Concerns eased after Reuters reported Lagarde told colleagues she remains focused on her role. Markets expect the ECB to keep rates on hold through 2026, with inflation near 2%.

Focus Turns To Upcoming Data

Focus now shifts to Friday’s UK Retail Sales and preliminary PMI data for the UK and Eurozone.

Looking back to early 2025, we saw the Pound weaken as the market began pricing in Bank of England rate cuts. That sentiment was driven by falling inflation and a cooling UK labour market.
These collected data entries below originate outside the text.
--- src/rtl/sprite_banner_anim.sv ---
// Banner sprite locator with slide-in / blink / steady animation.
// Three-stage pixel pipeline aligned to a synchronous glyph ROM.
module sprite_banner_anim #(
  parameter int SPR_W         = 90,
  parameter int SPR_H         = 16,
  parameter int SCALE_LOG2    = 0,
  parameter int START_Y       = 0,
  parameter int STEP          = 4,
  parameter int BLINK_PERIOD  = 15,
  parameter int BLINK_TOGGLES = 6,
  localparam int AW = (SPR_H > 1) ? $clog2(SPR_H) : 1
) (
  input  logic             clk,
  input  logic             rst_n,
  input  logic [9:0]       beam_x,
  input  logic [9:0]       beam_y,
  input  logic             frame_tick,
  input  logic             enable,
  input  logic [9:0]       org_x,
  input  logic [9:0]       tgt_y,
  output logic [AW-1:0]    rom_addr,
  input  logic [SPR_W-1:0] rom_data,
  output logic             visible,
  output logic             busy
);

  localparam logic [1:0] IDLE   = 2'd0;
  localparam logic [1:0] SLIDE  = 2'd1;
  localparam logic [1:0] BLINK  = 2'd2;
  localparam logic [1:0] STEADY = 2'd3;

  localparam int EW = SPR_W << SCALE_LOG2;
  localparam int EH = SPR_H << SCALE_LOG2;
  localparam int CW = (SPR_W > 1) ? $clog2(SPR_W) : 1;
  localparam int BW = (BLINK_PERIOD > 1) ? $clog2(BLINK_PERIOD) : 1;
  localparam int TW = $clog2(BLINK_TOGGLES + 1);

  logic [1:0]    state, state_nxt;
  logic [9:0]    cur_y, cur_y_nxt;
  logic [BW-1:0] blink_cnt, blink_cnt_nxt;
  logic [TW-1:0] tog_cnt, tog_cnt_nxt;
  logic          phase, phase_nxt;
  logic [10:0]   slide_sum;
  logic [9:0]    slide_y;

  // Slide target clamps in 11 bits so a large STEP near the bottom cannot wrap.
  assign slide_sum = {1'b0, cur_y} + 11'(STEP);
  assign slide_y   = (slide_sum >= {1'b0, tgt_y}) ? tgt_y : slide_sum[9:0];

  always_comb begin
    state_nxt     = state;
    cur_y_nxt     = cur_y;
    blink_cnt_nxt = blink_cnt;
    tog_cnt_nxt   = tog_cnt;
    phase_nxt     = phase;
    if (!enable) begin
      state_nxt = IDLE;
    end else begin
      case (state)
        IDLE: begin
          state_nxt = SLIDE;
          cur_y_nxt = 10'(START_Y);
          phase_nxt = 1'b1;
        end
        SLIDE: begin
          if (frame_tick) begin
            cur_y_nxt = slide_y;
            if (slide_y == tgt_y) begin
              state_nxt     = BLINK;
              blink_cnt_nxt = '0;
              tog_cnt_nxt   = '0;
            end
          end
        end
        BLINK: begin
          if (frame_tick) begin
            if (blink_cnt == BW'(BLINK_PERIOD - 1)) begin
              blink_cnt_nxt = '0;
              tog_cnt_nxt   = tog_cnt + 1'b1;
              if (tog_cnt == TW'(BLINK_TOGGLES - 1)) begin
                state_nxt = STEADY;
                phase_nxt = 1'b1;
              end else begin
                phase_nxt = ~phase;
              end
            end else begin
              blink_cnt_nxt = blink_cnt + 1'b1;
            end
          end
        end
        default: begin
          phase_nxt = 1'b1;
        end
      endcase
    end
  end

  always_ff @(posedge clk or negedge rst_n) begin
    if (!rst_n) begin
      state     <= IDLE;
      cur_y     <= 10'(START_Y);
      blink_cnt <= '0;
      tog_cnt   <= '0;
      phase     <= 1'b1;
      busy      <= 1'b0;
    end else begin
      state     <= state_nxt;
      cur_y     <= cur_y_nxt;
      blink_cnt <= blink_cnt_nxt;
      tog_cnt   <= tog_cnt_nxt;
      phase     <= phase_nxt;
      busy      <= (state_nxt == SLIDE) || (state_nxt == BLINK);
    end
  end

  logic [10:0]   x_lo, x_hi, y_lo, y_hi;
  logic          hit_c;
  logic [CW-1:0] col_c;
  logic [AW-1:0] addr_c;

  // Box edges in 11 bits: a sprite running past column/row 1023 clips instead of wrapping.
  assign x_lo   = {1'b0, org_x};
  assign x_hi   = x_lo + 11'(EW);
  assign y_lo   = {1'b0, cur_y};
  assign y_hi   = y_lo + 11'(EH);
  assign hit_c  = ({1'b0, beam_x} >= x_lo) && ({1'b0, beam_x} < x_hi) &&
                  ({1'b0, beam_y} >= y_lo) && ({1'b0, beam_y} < y_hi);
  assign col_c  = CW'((beam_x - org_x) >> SCALE_LOG2);
  assign addr_c = AW'((beam_y - cur_y) >> SCALE_LOG2);

  logic          hit1, hit2, en1, en2;
  logic [CW-1:0] col1, col2;
  logic          col_ok;
  logic [CW-1:0] bit_idx;

  // ROM words are MSB-first, so column 0 maps to bit SPR_W-1.
  always_comb begin
    col_ok  = {1'b0, col2} < (CW + 1)'(SPR_W);
    bit_idx = col_ok ? (CW'(SPR_W - 1) - col2) : '0;
  end

  always_ff @(posedge clk or negedge rst_n) begin
    if (!rst_n) begin
      hit1     <= 1'b0;
      en1      <= 1'b0;
      col1     <= '0;
      rom_addr <= '0;
      hit2     <= 1'b0;
      en2      <= 1'b0;
      col2     <= '0;
      visible  <= 1'b0;
    end else begin
      hit1 <= hit_c;
      en1  <= (state != IDLE) && phase;
      col1 <= col_c;
      if (hit_c) begin
        rom_addr <= addr_c;
      end
      hit2    <= hit1;
      en2     <= en1;
      col2    <= col1;
      visible <= hit2 && en2 && col_ok && rom_data[bit_idx];
    end
  end

endmodule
The EUR/GBP pair was consequently firm, trading around the 0.8740 level.

Since then, the BoE did deliver two rate cuts in 2025, bringing its key rate down to 4.75%. However, the latest January 2026 inflation figure surprised by ticking up to 2.8%, complicating the outlook for further easing. This stickiness in prices, even with unemployment elevated at 4.5%, suggests the path of least resistance for the Pound is no longer clearly down.

The European Central Bank, as expected, maintained its steady policy, holding its main rate at 4.50% throughout 2025. Eurozone inflation has also proven stubborn, with the latest data for January 2026 showing a rate of 2.5%. The chatter about President Lagarde’s early departure last year ultimately amounted to nothing, and the ECB’s focus remains on its inflation mandate.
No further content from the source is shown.